3.2. N2O-involved treatment effect on Cu/SiO2 surface structure. Such dramatic enhancement of the Cu/SiO2 activity is closely related to the structural change of the Cu surfaces after treatment, as revealed by the in situ aberration-corrected TEM images (Figure 2). The images were taken at 473 K under the reaction-relevant conditions (~100 kPa pressure), in which H2 was used, instead of CH3CH2OH, with N2O in the in situ TEM cell to eliminate the possible interference of CH3CH2OH-derived carbon deposits on the Cu surfaces, considering the essentially identical treatment effect discussed later using CH3CH2OH and H2. Clearly, upon N2O treatment, the Cu nanoparticles of Cu/SiO2 experienced a drastic transformation from a more facetted shape (Figures 2a, b) to a more spherical shape (Figures 2c, d) without changing their face-centered cubic structure.

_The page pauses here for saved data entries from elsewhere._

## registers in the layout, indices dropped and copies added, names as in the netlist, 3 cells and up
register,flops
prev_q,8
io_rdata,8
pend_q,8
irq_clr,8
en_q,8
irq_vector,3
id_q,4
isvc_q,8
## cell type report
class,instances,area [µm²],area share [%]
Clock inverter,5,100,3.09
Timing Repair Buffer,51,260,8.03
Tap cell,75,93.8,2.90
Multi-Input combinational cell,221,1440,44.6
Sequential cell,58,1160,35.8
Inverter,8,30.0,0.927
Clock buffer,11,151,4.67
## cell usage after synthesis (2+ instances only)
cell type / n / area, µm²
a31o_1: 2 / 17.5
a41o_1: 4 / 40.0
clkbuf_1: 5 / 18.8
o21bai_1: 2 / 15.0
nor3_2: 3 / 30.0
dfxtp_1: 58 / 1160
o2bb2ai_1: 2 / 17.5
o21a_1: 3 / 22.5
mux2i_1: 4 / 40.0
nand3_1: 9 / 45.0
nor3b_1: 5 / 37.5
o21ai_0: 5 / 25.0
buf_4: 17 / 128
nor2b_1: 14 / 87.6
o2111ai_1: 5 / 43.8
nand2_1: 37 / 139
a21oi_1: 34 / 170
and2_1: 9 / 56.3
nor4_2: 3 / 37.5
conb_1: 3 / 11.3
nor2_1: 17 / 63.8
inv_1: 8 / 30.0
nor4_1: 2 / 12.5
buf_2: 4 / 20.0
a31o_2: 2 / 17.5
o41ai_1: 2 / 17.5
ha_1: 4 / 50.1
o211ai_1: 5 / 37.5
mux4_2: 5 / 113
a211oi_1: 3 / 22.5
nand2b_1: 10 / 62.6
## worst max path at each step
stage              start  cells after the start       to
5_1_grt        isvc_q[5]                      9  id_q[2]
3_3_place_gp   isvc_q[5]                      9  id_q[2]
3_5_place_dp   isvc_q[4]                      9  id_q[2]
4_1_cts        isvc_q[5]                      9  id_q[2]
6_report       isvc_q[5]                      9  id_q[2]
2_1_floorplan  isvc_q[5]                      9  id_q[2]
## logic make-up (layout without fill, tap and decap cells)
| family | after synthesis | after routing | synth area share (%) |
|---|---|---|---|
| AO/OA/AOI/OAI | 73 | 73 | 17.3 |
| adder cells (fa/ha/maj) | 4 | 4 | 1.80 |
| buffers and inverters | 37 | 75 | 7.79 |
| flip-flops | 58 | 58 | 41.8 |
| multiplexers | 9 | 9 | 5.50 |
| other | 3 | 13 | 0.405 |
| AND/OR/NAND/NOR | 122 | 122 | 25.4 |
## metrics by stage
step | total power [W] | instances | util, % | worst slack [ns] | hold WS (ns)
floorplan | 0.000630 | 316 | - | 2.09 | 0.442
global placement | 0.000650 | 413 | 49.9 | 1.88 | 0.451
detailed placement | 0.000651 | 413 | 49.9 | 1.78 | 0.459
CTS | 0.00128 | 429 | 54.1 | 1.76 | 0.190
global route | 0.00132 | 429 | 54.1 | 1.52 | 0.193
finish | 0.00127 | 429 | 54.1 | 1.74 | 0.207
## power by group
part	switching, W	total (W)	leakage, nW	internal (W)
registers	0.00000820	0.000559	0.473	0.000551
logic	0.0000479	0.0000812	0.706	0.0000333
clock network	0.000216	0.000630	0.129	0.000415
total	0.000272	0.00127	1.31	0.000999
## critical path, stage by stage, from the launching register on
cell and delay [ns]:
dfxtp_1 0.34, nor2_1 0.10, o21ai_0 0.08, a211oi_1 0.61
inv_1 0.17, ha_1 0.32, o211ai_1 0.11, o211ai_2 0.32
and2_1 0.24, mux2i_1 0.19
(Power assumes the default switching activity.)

The surfaces became curved with more steps (Figure 2c), in comparison with the terminated flat {111} and {100} planes before treatment (Figures 2a, b). Moreover, defects (e.g. twin boundaries) on some Cu nanoparticles (Figure 2d) were formed upon the treatment, and the surface steps consisted of small facets like {111}, {100}
{111} {100} {220}
{111} {100} Figure 2.(a) and (b) In situ TEM images for Cu/SiO2 before treatment (at ~100 kPa H2 and 473 K). (c) and (d) In situ TEM images for Cu/SiO2 after treatment (~100 kPa H2 and 473 K). Scale bar for all TEM images: 2 nm; {100}, {111} and {220} represent the corresponding facets of Cu.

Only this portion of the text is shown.